## What this task involves
Transcribe the stretch of entries below from the line with "run 2, diff" through the line with "flow_metrics.tcl, run 2", exactly and with both ends included; leave out all other lines.

Content starts

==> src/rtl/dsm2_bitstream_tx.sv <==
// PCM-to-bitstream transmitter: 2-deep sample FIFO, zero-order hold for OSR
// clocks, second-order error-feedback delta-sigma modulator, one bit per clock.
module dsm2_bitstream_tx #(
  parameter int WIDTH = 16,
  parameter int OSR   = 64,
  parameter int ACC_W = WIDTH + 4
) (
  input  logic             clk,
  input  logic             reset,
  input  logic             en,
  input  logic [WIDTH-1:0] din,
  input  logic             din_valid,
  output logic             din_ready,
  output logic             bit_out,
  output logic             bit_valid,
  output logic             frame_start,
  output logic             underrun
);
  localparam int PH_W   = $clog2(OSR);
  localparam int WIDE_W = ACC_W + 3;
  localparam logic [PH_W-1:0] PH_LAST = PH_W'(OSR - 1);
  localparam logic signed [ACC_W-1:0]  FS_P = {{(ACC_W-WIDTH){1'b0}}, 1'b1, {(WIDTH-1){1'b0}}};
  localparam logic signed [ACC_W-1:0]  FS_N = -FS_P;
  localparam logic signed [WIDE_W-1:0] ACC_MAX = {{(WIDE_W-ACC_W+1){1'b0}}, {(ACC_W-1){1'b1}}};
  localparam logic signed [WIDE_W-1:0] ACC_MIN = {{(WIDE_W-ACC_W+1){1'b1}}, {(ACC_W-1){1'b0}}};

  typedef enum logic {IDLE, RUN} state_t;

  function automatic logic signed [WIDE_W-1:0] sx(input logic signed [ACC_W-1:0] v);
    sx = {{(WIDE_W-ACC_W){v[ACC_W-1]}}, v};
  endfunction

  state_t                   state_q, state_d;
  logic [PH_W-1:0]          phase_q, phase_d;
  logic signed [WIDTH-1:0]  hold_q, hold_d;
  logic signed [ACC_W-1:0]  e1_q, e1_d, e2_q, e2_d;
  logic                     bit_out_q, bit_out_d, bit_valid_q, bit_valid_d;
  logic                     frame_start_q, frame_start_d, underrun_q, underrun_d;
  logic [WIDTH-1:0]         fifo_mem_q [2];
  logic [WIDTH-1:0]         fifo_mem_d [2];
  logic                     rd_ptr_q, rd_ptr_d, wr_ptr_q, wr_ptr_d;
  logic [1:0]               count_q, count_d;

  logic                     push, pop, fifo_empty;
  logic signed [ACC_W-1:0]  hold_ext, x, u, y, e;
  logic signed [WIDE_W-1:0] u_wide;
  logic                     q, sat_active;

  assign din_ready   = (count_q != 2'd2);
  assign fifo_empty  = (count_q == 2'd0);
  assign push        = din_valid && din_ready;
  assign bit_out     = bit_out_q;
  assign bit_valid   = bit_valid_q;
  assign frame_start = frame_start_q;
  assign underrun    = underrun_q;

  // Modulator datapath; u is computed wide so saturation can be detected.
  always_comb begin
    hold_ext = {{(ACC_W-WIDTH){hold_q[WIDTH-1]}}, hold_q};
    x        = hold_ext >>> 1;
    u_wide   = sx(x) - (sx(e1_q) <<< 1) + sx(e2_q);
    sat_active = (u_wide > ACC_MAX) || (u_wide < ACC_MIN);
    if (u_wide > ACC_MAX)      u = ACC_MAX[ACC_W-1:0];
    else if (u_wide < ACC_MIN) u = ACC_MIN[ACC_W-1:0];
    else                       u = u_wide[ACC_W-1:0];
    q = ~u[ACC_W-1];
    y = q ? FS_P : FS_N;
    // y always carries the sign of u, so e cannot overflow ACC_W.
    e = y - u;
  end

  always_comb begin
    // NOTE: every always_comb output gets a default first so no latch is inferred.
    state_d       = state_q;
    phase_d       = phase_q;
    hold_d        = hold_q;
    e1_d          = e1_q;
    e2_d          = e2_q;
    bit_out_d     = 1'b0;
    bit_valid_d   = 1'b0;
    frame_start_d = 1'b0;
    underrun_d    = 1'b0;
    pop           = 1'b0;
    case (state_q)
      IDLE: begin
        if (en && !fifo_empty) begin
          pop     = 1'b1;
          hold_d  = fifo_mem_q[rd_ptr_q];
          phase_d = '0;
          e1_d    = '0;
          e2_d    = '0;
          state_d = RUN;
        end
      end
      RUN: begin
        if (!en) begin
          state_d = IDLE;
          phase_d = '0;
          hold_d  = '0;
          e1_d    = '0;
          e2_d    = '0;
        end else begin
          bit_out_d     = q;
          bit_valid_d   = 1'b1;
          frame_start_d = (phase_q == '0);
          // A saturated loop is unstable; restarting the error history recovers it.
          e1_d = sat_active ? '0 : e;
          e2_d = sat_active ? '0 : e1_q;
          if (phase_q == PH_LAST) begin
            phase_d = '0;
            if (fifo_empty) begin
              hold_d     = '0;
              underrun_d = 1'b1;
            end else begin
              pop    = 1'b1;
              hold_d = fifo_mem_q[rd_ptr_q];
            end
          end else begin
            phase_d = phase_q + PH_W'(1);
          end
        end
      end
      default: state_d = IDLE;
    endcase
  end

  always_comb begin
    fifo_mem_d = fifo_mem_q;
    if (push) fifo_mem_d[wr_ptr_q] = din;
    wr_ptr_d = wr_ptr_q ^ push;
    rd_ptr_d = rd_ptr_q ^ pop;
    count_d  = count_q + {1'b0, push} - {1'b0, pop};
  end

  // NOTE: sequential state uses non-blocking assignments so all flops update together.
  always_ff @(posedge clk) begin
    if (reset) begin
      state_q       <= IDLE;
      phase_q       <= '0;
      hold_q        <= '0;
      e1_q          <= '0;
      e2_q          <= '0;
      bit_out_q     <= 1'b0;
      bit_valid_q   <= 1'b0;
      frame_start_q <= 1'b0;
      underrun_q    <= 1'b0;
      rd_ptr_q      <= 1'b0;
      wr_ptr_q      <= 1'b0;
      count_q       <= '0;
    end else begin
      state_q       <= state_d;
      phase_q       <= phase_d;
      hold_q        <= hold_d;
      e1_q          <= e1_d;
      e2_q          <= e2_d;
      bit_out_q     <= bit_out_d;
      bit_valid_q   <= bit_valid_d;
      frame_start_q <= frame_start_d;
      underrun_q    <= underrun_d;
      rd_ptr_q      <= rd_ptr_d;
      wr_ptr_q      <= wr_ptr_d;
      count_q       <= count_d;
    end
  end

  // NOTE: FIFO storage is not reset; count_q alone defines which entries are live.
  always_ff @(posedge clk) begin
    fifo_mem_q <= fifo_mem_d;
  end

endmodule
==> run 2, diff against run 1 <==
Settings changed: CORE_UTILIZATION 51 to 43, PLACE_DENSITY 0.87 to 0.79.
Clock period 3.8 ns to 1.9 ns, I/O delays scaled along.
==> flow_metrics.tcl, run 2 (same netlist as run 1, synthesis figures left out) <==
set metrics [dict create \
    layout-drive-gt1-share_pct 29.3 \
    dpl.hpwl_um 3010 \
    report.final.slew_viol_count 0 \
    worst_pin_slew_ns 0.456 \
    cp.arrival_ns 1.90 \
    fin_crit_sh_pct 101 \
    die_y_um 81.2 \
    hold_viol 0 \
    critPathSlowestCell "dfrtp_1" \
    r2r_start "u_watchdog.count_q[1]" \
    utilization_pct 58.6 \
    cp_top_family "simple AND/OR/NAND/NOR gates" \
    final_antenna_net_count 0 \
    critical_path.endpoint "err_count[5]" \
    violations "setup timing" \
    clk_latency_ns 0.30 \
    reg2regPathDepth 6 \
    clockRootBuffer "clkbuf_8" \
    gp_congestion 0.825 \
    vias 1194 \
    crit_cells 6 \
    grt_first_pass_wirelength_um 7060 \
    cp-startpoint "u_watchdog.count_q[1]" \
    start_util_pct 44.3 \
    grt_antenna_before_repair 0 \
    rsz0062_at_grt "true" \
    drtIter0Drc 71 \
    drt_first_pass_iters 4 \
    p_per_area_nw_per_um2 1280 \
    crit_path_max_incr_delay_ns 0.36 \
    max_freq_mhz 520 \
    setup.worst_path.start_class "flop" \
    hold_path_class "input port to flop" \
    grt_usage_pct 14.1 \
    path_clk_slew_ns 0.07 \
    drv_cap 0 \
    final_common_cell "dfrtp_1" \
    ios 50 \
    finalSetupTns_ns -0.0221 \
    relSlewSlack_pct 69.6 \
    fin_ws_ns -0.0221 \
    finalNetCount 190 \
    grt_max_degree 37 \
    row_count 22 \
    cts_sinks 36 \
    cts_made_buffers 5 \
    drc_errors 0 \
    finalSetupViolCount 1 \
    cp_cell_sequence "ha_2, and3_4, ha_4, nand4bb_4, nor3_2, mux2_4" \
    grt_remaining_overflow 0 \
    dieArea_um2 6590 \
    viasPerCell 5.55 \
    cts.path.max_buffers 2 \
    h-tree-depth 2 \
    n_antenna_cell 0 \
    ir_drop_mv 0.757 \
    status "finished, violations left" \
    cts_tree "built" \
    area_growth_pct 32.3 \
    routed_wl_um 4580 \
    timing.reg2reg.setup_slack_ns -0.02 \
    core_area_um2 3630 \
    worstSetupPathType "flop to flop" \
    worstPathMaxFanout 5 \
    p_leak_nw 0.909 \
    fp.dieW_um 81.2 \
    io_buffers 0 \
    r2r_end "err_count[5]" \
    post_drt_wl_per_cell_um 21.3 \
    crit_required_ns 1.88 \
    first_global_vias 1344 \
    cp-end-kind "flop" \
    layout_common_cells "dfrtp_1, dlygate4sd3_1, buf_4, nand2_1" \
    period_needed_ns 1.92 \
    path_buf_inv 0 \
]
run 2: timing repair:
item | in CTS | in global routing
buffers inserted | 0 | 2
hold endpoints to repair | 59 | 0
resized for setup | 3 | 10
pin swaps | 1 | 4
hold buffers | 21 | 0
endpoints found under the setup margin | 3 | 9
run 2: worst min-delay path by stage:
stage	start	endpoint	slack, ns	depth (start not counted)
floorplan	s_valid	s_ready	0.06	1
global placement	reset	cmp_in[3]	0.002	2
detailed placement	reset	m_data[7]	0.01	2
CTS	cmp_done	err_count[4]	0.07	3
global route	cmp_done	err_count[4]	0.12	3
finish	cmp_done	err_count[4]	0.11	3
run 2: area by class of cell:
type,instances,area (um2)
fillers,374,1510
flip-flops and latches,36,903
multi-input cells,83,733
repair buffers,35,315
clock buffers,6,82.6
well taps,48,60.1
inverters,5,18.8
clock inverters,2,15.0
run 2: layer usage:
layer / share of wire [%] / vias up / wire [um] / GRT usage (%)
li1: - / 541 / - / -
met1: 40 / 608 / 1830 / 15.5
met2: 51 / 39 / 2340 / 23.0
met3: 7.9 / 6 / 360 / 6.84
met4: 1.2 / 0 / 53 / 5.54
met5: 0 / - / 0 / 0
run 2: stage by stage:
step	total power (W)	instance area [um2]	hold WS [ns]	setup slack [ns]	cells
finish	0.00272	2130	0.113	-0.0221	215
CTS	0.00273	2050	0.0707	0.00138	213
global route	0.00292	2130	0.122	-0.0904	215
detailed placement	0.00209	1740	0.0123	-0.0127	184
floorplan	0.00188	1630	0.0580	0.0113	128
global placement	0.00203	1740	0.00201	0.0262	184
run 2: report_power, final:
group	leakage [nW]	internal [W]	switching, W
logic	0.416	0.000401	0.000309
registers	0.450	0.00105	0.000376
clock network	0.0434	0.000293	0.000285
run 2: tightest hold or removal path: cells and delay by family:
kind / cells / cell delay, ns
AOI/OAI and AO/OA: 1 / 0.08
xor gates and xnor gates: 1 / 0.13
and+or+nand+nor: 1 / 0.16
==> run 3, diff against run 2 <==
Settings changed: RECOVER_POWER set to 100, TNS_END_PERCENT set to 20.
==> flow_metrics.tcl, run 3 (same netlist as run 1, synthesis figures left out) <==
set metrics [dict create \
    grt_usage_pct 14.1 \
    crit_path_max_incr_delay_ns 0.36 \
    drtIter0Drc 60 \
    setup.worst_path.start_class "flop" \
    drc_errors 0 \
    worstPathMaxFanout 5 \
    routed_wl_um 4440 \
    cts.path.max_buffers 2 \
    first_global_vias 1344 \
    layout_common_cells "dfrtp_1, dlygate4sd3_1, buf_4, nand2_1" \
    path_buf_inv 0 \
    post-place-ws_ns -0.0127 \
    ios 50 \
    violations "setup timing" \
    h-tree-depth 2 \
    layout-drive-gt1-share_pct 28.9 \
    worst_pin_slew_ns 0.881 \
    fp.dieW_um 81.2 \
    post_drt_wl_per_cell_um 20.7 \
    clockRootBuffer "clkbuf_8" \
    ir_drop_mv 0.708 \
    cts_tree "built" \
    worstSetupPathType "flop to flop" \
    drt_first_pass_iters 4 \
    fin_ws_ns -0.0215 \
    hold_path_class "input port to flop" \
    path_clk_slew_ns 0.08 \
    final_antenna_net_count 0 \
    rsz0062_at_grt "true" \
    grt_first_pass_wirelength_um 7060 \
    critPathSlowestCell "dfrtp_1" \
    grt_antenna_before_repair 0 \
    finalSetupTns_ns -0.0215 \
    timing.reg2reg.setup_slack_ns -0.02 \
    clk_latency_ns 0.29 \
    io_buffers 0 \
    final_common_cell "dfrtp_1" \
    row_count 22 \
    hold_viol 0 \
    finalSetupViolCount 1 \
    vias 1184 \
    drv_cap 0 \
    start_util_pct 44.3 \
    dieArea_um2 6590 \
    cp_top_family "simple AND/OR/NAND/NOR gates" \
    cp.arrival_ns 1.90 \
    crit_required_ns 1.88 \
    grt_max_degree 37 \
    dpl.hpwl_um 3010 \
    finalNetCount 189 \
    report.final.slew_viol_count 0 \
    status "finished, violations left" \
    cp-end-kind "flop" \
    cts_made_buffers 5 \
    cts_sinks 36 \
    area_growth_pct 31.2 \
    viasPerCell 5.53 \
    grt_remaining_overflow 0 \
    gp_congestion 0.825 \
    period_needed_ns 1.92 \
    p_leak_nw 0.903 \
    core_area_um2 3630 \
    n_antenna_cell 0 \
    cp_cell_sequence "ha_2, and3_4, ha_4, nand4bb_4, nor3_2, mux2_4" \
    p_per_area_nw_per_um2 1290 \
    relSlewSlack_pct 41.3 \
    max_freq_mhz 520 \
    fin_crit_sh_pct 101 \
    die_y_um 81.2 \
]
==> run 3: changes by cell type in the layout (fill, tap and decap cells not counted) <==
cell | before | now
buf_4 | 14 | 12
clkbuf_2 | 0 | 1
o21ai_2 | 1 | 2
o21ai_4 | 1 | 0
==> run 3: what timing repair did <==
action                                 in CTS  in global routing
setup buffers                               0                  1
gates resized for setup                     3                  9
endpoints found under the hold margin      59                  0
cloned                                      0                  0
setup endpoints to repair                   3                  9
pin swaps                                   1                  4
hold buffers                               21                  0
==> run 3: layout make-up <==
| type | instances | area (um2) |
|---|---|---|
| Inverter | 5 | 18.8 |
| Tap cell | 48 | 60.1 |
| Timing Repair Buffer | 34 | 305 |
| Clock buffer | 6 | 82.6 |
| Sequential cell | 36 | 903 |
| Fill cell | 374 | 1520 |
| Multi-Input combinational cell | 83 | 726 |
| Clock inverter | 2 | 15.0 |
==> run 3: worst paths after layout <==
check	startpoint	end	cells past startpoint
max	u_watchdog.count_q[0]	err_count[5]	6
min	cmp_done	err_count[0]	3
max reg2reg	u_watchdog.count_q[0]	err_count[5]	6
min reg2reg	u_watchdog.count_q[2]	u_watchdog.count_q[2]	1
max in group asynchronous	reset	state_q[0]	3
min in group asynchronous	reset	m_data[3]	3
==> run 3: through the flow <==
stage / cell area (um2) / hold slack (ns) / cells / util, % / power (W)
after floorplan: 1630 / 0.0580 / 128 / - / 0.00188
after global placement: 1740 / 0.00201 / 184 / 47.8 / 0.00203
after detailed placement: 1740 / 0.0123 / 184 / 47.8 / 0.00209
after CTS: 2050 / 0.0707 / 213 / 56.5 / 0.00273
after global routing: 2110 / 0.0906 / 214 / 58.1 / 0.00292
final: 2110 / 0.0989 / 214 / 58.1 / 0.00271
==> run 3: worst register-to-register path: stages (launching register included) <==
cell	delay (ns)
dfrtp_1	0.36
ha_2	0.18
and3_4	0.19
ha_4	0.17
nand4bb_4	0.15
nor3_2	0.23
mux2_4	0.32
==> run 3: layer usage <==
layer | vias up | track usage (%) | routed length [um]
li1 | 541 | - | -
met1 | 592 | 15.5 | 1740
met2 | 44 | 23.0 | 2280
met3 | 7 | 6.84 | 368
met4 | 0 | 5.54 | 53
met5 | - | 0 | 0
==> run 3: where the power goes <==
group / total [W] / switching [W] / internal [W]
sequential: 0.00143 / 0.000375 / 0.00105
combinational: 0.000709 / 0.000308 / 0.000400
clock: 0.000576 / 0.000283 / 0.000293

Content ends

## Worked solution
==> run 2, diff against run 1 <==
Settings changed: CORE_UTILIZATION 51 to 43, PLACE_DENSITY 0.87 to 0.79.
Clock period 3.8 ns to 1.9 ns, I/O delays scaled along.
==> flow_metrics.tcl, run 2 (same netlist as run 1, synthesis figures left out) <==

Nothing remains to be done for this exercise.